BEGIN Records to process

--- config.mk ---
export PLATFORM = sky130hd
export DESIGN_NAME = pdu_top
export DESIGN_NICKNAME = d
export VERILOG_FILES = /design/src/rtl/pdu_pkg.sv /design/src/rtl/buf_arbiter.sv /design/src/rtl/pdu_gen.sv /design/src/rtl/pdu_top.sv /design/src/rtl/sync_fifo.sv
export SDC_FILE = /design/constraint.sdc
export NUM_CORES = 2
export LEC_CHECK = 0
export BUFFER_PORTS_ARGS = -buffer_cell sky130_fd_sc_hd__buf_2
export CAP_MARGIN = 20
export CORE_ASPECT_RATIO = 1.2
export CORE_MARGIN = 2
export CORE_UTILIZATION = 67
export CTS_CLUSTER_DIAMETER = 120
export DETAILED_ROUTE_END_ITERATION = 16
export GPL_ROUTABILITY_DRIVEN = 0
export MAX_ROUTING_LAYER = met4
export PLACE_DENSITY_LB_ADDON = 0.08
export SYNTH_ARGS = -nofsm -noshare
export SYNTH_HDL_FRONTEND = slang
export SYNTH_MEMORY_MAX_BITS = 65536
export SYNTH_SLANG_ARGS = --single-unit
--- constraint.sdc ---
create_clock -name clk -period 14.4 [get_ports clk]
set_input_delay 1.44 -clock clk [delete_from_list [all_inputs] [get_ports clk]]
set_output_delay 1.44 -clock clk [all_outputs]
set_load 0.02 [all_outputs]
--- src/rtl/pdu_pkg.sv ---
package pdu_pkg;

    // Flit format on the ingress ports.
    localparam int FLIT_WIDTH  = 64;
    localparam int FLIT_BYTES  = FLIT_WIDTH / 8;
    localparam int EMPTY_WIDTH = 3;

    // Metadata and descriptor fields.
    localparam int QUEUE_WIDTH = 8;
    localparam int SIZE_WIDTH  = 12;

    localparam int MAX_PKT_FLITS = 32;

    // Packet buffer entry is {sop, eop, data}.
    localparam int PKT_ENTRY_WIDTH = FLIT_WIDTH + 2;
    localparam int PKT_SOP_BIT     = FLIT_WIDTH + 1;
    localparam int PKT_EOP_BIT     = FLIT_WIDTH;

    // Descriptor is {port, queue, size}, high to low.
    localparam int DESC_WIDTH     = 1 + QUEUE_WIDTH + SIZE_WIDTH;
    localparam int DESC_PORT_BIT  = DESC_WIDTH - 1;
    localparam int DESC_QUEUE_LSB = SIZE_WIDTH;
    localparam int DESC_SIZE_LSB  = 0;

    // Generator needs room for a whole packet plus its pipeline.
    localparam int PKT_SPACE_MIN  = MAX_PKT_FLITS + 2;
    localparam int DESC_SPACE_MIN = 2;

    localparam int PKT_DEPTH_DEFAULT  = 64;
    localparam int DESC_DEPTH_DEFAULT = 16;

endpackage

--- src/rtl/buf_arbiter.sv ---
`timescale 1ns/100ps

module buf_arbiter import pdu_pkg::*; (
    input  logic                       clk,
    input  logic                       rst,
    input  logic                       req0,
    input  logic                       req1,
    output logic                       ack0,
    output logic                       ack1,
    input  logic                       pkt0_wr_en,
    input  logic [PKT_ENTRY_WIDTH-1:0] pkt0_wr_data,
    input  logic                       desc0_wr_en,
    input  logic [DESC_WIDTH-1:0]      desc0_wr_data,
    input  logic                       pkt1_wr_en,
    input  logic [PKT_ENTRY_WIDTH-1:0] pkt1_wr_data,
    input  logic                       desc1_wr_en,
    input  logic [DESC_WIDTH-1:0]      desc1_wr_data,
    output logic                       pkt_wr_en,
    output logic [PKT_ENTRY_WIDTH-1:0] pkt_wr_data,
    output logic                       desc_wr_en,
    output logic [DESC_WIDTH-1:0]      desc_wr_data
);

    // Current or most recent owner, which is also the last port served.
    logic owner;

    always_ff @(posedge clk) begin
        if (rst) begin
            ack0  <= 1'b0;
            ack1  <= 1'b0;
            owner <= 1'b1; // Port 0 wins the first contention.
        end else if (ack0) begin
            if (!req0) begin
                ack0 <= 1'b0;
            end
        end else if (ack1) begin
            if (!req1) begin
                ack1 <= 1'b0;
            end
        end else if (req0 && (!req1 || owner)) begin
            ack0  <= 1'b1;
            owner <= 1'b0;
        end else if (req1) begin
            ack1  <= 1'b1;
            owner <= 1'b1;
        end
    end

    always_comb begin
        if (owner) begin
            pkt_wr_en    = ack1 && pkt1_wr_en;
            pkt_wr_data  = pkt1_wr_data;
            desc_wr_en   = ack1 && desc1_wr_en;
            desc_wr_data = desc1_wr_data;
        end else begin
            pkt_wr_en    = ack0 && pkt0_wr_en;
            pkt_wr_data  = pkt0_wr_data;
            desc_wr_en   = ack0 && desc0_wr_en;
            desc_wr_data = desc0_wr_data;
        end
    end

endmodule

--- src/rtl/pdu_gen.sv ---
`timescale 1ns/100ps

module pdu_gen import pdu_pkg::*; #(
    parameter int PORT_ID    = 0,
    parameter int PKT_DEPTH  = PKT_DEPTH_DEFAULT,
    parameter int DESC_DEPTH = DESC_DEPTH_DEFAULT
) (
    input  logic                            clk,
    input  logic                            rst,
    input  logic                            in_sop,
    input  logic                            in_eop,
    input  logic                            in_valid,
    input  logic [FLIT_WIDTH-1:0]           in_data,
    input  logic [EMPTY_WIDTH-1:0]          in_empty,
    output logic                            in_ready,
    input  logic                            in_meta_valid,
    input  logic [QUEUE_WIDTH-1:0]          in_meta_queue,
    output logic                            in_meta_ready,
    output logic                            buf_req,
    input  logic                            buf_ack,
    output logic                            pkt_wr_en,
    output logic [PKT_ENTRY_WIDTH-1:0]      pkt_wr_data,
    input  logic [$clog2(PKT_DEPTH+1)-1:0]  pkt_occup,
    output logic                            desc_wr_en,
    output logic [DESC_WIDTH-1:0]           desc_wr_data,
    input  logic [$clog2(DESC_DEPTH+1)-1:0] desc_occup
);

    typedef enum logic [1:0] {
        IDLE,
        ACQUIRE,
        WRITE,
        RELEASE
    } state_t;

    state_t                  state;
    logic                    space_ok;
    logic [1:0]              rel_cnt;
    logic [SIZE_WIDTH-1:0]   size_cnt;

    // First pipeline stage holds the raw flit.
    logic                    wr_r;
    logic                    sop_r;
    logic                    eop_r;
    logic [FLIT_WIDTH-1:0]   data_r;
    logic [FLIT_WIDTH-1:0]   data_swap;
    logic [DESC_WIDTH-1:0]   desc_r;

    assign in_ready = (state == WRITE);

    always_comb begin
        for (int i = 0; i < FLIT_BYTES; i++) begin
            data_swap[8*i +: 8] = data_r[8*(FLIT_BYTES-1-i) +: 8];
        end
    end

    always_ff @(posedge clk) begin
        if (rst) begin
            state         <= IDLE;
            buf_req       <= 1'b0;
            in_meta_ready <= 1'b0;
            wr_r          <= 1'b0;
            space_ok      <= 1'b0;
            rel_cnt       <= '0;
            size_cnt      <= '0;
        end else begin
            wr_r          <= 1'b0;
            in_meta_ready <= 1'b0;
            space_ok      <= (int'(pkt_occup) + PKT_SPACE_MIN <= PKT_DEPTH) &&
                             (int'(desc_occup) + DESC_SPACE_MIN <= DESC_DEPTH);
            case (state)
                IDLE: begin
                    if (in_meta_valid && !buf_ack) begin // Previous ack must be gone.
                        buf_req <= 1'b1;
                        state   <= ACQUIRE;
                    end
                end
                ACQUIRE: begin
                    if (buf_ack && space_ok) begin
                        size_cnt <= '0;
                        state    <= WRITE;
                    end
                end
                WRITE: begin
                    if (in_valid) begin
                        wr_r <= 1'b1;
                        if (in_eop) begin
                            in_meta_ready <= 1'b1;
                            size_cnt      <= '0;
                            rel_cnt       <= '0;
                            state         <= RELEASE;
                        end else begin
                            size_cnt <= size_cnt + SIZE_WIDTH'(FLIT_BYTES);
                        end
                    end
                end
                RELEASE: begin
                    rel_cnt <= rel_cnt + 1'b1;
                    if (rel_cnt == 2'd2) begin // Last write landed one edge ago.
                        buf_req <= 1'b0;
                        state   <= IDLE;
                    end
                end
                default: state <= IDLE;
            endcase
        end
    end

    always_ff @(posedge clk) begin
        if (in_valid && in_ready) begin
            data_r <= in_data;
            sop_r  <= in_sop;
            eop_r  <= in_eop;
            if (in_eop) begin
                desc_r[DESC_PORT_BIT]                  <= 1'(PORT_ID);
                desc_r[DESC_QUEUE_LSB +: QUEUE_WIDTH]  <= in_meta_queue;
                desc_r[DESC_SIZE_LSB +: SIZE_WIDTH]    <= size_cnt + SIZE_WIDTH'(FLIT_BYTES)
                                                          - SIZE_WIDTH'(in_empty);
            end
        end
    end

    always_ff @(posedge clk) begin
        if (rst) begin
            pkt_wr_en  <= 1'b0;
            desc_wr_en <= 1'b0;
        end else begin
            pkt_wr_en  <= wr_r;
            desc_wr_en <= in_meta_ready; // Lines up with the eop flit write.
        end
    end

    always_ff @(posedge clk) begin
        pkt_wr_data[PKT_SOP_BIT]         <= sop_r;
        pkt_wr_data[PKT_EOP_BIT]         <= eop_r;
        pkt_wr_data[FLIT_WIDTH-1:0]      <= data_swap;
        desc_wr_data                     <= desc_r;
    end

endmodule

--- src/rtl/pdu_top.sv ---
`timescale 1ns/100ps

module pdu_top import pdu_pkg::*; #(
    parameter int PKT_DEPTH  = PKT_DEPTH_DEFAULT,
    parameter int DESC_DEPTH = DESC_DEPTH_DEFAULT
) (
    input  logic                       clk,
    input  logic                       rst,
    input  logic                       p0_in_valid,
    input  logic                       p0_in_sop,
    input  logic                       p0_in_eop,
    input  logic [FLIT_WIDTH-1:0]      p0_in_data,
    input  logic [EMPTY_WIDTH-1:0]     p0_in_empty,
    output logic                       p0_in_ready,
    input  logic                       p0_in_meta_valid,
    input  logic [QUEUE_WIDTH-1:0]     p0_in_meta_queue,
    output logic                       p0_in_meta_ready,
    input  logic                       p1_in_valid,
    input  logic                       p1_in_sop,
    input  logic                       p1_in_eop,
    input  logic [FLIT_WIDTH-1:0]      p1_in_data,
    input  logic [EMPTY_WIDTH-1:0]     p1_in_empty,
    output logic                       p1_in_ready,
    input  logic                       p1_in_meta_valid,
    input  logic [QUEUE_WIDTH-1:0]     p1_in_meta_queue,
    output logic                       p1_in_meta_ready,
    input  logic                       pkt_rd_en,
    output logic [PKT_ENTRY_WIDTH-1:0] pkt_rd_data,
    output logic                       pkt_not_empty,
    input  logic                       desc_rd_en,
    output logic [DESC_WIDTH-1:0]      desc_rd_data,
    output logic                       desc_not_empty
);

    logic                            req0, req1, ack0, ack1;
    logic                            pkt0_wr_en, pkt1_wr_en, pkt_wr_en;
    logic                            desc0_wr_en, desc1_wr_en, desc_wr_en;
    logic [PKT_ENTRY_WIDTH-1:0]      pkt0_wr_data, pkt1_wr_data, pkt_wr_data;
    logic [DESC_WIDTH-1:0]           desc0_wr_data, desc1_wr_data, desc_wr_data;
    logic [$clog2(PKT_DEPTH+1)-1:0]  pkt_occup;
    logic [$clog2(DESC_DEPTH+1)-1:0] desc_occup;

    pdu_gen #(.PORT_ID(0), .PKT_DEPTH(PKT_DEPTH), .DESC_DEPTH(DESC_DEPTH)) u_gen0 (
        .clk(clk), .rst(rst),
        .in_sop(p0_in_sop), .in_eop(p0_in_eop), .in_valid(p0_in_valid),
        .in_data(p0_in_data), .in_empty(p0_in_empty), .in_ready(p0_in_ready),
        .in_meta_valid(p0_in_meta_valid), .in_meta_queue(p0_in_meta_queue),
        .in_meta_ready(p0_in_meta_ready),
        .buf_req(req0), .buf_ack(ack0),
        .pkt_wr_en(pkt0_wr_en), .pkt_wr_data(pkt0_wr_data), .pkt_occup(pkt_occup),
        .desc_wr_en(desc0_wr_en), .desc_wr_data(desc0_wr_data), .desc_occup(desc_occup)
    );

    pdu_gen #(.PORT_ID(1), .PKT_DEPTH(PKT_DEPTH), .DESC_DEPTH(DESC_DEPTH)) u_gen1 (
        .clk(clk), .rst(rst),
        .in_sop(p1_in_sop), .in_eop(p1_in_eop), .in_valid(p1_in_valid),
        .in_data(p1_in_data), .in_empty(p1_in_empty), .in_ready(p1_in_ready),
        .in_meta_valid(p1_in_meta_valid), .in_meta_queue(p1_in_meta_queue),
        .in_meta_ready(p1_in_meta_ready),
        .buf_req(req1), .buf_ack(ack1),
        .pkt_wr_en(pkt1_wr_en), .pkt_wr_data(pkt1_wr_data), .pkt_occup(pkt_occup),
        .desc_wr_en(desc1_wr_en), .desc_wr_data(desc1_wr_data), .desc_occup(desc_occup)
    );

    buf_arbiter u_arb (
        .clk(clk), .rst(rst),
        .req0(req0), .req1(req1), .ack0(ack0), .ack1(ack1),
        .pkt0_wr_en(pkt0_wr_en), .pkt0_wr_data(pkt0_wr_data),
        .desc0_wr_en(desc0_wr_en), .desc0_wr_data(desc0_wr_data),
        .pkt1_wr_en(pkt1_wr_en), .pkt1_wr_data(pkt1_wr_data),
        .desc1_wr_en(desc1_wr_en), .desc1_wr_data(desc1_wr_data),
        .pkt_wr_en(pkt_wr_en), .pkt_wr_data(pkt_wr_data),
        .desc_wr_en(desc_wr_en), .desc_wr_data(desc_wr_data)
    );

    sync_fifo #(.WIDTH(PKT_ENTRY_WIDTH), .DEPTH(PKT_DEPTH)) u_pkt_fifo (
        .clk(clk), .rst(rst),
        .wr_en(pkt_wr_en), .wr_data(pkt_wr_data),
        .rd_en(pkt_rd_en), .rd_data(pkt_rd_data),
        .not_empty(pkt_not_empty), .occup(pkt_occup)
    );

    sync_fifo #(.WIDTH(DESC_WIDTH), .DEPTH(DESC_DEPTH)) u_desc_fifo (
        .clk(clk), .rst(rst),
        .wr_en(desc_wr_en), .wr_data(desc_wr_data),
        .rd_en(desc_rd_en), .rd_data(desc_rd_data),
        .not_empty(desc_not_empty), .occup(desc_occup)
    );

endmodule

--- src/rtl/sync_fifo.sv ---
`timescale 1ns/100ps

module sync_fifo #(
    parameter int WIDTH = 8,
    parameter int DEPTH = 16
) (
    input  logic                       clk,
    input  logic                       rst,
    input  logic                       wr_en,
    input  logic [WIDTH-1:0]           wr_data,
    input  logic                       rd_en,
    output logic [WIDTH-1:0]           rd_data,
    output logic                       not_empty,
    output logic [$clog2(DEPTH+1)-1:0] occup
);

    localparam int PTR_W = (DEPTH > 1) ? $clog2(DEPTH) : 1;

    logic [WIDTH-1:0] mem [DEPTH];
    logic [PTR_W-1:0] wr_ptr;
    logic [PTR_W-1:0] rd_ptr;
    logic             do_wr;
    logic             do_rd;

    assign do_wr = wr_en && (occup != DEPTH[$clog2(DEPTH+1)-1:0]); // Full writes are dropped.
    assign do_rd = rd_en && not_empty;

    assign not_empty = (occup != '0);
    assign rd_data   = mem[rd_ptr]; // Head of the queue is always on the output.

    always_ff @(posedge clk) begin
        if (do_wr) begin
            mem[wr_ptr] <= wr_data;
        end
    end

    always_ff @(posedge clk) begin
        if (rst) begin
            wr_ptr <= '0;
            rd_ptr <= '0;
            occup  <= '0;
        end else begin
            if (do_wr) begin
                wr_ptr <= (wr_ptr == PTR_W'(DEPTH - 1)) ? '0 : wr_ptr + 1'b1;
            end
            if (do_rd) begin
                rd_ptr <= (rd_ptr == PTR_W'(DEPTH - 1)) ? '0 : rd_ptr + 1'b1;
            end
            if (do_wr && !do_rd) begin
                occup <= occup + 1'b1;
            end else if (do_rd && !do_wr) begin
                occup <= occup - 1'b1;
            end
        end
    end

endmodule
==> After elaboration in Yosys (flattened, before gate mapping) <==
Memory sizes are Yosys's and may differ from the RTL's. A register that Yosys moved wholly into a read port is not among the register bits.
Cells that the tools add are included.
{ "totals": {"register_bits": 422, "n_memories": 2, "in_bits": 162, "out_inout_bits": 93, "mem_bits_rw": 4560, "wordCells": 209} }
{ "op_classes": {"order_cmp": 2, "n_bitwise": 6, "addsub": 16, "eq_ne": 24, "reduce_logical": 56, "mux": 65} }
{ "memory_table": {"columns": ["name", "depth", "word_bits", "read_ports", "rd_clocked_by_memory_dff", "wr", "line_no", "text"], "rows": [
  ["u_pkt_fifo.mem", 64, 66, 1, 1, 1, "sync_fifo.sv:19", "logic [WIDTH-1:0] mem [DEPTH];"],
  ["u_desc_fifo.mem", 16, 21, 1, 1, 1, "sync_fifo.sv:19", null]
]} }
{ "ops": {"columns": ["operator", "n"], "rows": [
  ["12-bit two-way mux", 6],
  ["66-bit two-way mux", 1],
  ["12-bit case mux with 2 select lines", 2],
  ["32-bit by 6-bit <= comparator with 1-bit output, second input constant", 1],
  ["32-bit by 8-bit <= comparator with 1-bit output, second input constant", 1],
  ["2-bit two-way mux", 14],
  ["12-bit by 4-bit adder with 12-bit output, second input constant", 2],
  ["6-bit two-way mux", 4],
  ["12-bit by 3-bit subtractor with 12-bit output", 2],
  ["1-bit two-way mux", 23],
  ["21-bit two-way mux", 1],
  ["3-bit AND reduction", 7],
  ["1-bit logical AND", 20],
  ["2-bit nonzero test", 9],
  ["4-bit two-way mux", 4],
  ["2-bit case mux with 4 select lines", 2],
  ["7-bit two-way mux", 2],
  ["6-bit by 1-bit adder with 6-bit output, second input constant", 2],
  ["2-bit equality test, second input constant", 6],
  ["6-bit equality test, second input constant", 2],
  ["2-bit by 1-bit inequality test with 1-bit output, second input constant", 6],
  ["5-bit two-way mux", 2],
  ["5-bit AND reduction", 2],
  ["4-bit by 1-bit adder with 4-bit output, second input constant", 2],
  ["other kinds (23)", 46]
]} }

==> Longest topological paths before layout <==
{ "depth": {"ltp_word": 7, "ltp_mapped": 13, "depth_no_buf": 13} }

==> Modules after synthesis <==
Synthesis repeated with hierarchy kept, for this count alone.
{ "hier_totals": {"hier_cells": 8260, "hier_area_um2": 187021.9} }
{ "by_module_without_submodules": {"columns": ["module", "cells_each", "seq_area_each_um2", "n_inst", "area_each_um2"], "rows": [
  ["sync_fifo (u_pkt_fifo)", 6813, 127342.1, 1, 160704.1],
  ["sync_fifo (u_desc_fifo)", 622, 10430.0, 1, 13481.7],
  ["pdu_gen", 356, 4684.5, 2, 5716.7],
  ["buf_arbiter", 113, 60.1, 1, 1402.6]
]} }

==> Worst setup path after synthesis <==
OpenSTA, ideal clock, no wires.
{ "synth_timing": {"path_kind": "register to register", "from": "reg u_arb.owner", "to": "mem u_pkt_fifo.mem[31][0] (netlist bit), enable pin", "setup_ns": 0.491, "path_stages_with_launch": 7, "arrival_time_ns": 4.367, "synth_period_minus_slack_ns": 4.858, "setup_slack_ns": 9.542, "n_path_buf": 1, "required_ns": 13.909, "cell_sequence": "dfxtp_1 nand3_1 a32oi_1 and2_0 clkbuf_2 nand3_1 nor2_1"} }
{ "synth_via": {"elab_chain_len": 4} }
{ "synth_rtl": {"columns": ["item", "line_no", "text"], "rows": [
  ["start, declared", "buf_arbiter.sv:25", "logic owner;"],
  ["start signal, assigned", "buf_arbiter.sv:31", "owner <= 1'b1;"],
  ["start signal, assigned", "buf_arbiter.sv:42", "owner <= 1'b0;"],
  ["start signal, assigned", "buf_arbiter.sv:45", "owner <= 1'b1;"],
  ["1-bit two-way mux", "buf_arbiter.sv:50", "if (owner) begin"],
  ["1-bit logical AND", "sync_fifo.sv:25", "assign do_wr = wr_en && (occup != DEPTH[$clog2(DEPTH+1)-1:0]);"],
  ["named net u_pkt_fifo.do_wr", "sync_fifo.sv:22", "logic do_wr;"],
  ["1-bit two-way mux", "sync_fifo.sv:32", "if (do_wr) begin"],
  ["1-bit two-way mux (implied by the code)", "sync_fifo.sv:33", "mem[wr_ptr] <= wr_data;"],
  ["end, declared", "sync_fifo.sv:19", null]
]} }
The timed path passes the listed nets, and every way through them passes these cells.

END Records to process

> **What you are asked to do**
Show all lines above holding the word "assigned".

> **Reply**
  ["start signal, assigned", "buf_arbiter.sv:31", "owner <= 1'b1;"],
  ["start signal, assigned", "buf_arbiter.sv:42", "owner <= 1'b0;"],
  ["start signal, assigned", "buf_arbiter.sv:45", "owner <= 1'b1;"],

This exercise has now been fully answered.